Eric King, the director of high schools for Carroll County Public Schools, said he is not against fun, but holding proms this spring would be problematic.
King recently told the Carroll County Board of Education that proms will not be held by the school system due to the coronavirus pandemic. In response, some parent-led groups are planning to hold their own, private proms, not affiliated with CCPS.
Ed Singer, county health officer, said during the March 10 board of education meeting that a traditional prom would be a concern because of the difficulty to social distance. Singer told The Times close contact indoors can lead to outbreaks and the Carroll County Health Department continues to see that happen locally.
“The outdoor activities being planned to celebrate our seniors are much safer and preferable to indoor activities,” he said in an email through Maggie Kunz, health planner for the department. “The case numbers are rising again, and we are concerned that another wave of cases seems to be underway.”
The number of COVID-19 cases reported by the health department through Friday was trending toward the highest weekly total since January and the rate at which COVID-19 tests are coming back positive was 6.08% Saturday, having more than doubled since early March.
King, who said he’s received feedback from parents since the announcement, said the school system has “pushed the envelope” when it comes to bringing students back into the classroom and allowing winter sports when many systems did not.
However, allowing kids to attend a school-run prom “just simply purely for fun is, to me, in no way worth the risk.” He added that contracting the virus could lead to students missing important events like graduation, graduation practice and exams.
“To me, a prom this year was just completely unrealistic,” he said.
As of March 22, all CCPS students had the option of attending school at least four days per week.

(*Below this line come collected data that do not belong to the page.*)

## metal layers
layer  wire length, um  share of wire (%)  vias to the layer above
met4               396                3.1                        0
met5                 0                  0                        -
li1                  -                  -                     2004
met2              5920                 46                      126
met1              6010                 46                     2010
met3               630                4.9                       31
===== src/flat_wrapper.sv =====
// flat-port wrapper written by rule: the top's interface ports become plain ports
module res_st_sched_flat 
#(
    parameter int RES_ST_DEPTH = qu_common::RES_ST_DEPTH,
    parameter int TAG_W        = qu_common::TAG_W
)
  (clk, rst, bus_alloc_valid, bus_alloc_src1_rdy, bus_alloc_src2_rdy, bus_alloc_src1_tag, bus_alloc_src2_tag, bus_cdb_valid, bus_cdb_tag, bus_issue_ready, bus_flush, bus_alloc_ready, bus_res_st_wr_en, bus_res_st_wr_addr, bus_issue_valid, bus_issue_addr, bus_free_count);
  res_st_sched_if #(.RES_ST_DEPTH(RES_ST_DEPTH), .TAG_W(TAG_W)) bus_i ();
  input  logic clk;
  input  logic rst;
  input wire logic [$bits(bus_i.alloc_valid)-1:0] bus_alloc_valid;
  input wire logic [$bits(bus_i.alloc_src1_rdy)-1:0] bus_alloc_src1_rdy;
  input wire logic [$bits(bus_i.alloc_src2_rdy)-1:0] bus_alloc_src2_rdy;
  input wire logic [$bits(bus_i.alloc_src1_tag)-1:0] bus_alloc_src1_tag;
  input wire logic [$bits(bus_i.alloc_src2_tag)-1:0] bus_alloc_src2_tag;
  input wire logic [$bits(bus_i.cdb_valid)-1:0] bus_cdb_valid;
  input wire logic [$bits(bus_i.cdb_tag)-1:0] bus_cdb_tag;
  input wire logic [$bits(bus_i.issue_ready)-1:0] bus_issue_ready;
  input wire logic [$bits(bus_i.flush)-1:0] bus_flush;
  output wire logic [$bits(bus_i.alloc_ready)-1:0] bus_alloc_ready;
  output wire logic [$bits(bus_i.res_st_wr_en)-1:0] bus_res_st_wr_en;
  output wire logic [$bits(bus_i.res_st_wr_addr)-1:0] bus_res_st_wr_addr;
  output wire logic [$bits(bus_i.issue_valid)-1:0] bus_issue_valid;
  output wire logic [$bits(bus_i.issue_addr)-1:0] bus_issue_addr;
  output wire logic [$bits(bus_i.free_count)-1:0] bus_free_count;
  assign bus_i.alloc_valid = bus_alloc_valid;
  assign bus_i.alloc_src1_rdy = bus_alloc_src1_rdy;
  assign bus_i.alloc_src2_rdy = bus_alloc_src2_rdy;
  assign bus_i.alloc_src1_tag = bus_alloc_src1_tag;
  assign bus_i.alloc_src2_tag = bus_alloc_src2_tag;
  assign bus_i.cdb_valid = bus_cdb_valid;
  assign bus_i.cdb_tag = bus_cdb_tag;
  assign bus_i.issue_ready = bus_issue_ready;
  assign bus_i.flush = bus_flush;
  assign bus_alloc_ready = bus_i.alloc_ready;
  assign bus_res_st_wr_en = bus_i.res_st_wr_en;
  assign bus_res_st_wr_addr = bus_i.res_st_wr_addr;
  assign bus_issue_valid = bus_i.issue_valid;
  assign bus_issue_addr = bus_i.issue_addr;
  assign bus_free_count = bus_i.free_count;
  res_st_sched #(.RES_ST_DEPTH(RES_ST_DEPTH), .TAG_W(TAG_W)) u_core (.clk(clk), .rst(rst), .bus(bus_i));
endmodule
<file path="src/rtl/clock_gen_bank.sv">
// Bank of NUM_CH independently programmable divided clocks derived from clk.
// Each channel runs a small IDLE/RUN/STOPPING FSM around a half-period down-counter.
//
//   state      | meaning
//   -----------+-----------------------------------------------------------
//   S_IDLE     | channel parked, clk_out low, counter cleared
//   S_RUN      | counting half-periods, clk_out toggles on terminal count
//   S_STOPPING | enable dropped while high; finishing the high phase
module clock_gen_bank #(
   parameter  int NUM_CH     = 13,
   parameter  int HP_W       = 8,
   parameter  int DEFAULT_HP = 1,
   localparam int CH_W       = (NUM_CH > 1) ? $clog2(NUM_CH) : 1
) (
   input  logic              clk,
   input  logic              rst,
   input  logic [NUM_CH-1:0] clk_en,
   input  logic              sync_start,
   input  logic              cfg_wr,
   input  logic [CH_W-1:0]   cfg_ch,
   input  logic [HP_W-1:0]   cfg_hp,
   output logic              cfg_err,
   output logic [NUM_CH-1:0] clk_out,
   output logic [NUM_CH-1:0] clk_rise,
   output logic [NUM_CH-1:0] busy
);

   typedef enum logic [1:0] {
      S_IDLE     = 2'd0,
      S_RUN      = 2'd1,
      S_STOPPING = 2'd2
   } state_t;

   state_t            state_q   [NUM_CH];
   state_t            state_d   [NUM_CH];
   logic [HP_W-1:0]   cnt_q     [NUM_CH];
   logic [HP_W-1:0]   cnt_d     [NUM_CH];
   logic [HP_W-1:0]   hp_shadow [NUM_CH];
   logic [HP_W-1:0]   reload    [NUM_CH];
   logic [NUM_CH-1:0] out_d;
   logic [NUM_CH-1:0] rise_d;
   logic              cfg_ok;

   assign cfg_ok = cfg_wr && (cfg_hp != '0) && (32'(cfg_ch) < NUM_CH);

   always_ff @(posedge clk) begin
      if (rst) begin
         for (int i = 0; i < NUM_CH; i++) begin
            hp_shadow[i] <= HP_W'(DEFAULT_HP);
         end
         cfg_err <= 1'b0;
      end else begin
         if (cfg_ok) begin
            hp_shadow[cfg_ch] <= cfg_hp;
         end
         cfg_err <= cfg_wr && !cfg_ok;
      end
   end

   // The counter holds remaining cycles of the current half-period, so a new
   // half-period only takes effect when it is reloaded at the next toggle.
   always_comb begin
      state_d = state_q;
      cnt_d   = cnt_q;
      out_d   = clk_out;
      rise_d  = '0;
      for (int i = 0; i < NUM_CH; i++) begin
         reload[i] = hp_shadow[i] - HP_W'(1);
         case (state_q[i])
            S_IDLE: begin
               if (clk_en[i]) begin
                  state_d[i] = S_RUN;
                  cnt_d[i]   = reload[i];
                  out_d[i]   = 1'b0;
               end
            end
            S_RUN, S_STOPPING: begin
               if (sync_start && clk_en[i]) begin
                  state_d[i] = S_RUN;
                  cnt_d[i]   = reload[i];
                  out_d[i]   = 1'b0;
               end else if (clk_en[i]) begin
                  state_d[i] = S_RUN;
                  if (cnt_q[i] == '0) begin
                     cnt_d[i] = reload[i];
                     out_d[i] = !clk_out[i];
                  end else begin
                     cnt_d[i] = cnt_q[i] - HP_W'(1);
                  end
               end else if (!clk_out[i]) begin
                  state_d[i] = S_IDLE;
                  cnt_d[i]   = '0;
               end else if (cnt_q[i] == '0) begin
                  state_d[i] = S_IDLE;
                  cnt_d[i]   = '0;
                  out_d[i]   = 1'b0;
               end else begin
                  state_d[i] = S_STOPPING;
                  cnt_d[i]   = cnt_q[i] - HP_W'(1);
               end
            end
            default: begin
               state_d[i] = S_IDLE;
               cnt_d[i]   = '0;
               out_d[i]   = 1'b0;
            end
         endcase
         rise_d[i] = !clk_out[i] && out_d[i];
      end
   end

   always_ff @(posedge clk) begin
      if (rst) begin
         for (int i = 0; i < NUM_CH; i++) begin
            state_q[i] <= S_IDLE;
            cnt_q[i]   <= '0;
         end
         clk_out  <= '0;
         clk_rise <= '0;
      end else begin
         state_q  <= state_d;
         cnt_q    <= cnt_d;
         clk_out  <= out_d;
         clk_rise <= rise_d;
      end
   end

   always_comb begin
      busy = '0;
      for (int i = 0; i < NUM_CH; i++) begin
         busy[i] = (state_q[i] != S_IDLE);
      end
   end

endmodule

</file>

Graduations are planned to look more like a traditional ceremony last year, likely to be held an outdoor stadium. Sporting events can have up to 750 spectators for outdoor games, two people per each player can attend volleyball games and the governor recently eased some restrictions for spectators at stadiums and ballparks.
King said it’s risk vs. reward. The events the school system are allowing have more purpose beyond fun. He said graduation is a rite of passage and an accomplishment. High school sports can lead to opportunities for student athletes. It was also controlled when it came to visitors and it was approved by the health department and Maryland Public Secondary Schools Athletic Association.
King said he is hopeful the homecoming dance next fall will be closer to normal “but that is far from guaranteed.”
Tara Battaglia, board of education member, asked about prom during the March 10 meeting and clarified that the decision to cancel prom did not come from the board. She said she received feedback from parents thanking her for her question and coming up with a solution.
“I do think some type of solution could be done,” she said, adding examples like renting tents and venues.
Battaglia said she knows Winters Mill parents are holding a prom at the Union Mills Homestead.
“I know people have different feelings regarding it, but parents are tired of their kids losing out,” she said.
Battaglia said it’s out of the board’s hands but parents can unite and come up with a plan like they did for graduation last school year.
King said he is aware that parents in the community are holding their own proms, and, as a parent of a high schooler, he gets it. However, as a CCPS employee, he has zero say in what anybody in the community does.
“We’re still deep in the process trying to plan what we hope to be a really good graduation,” King said.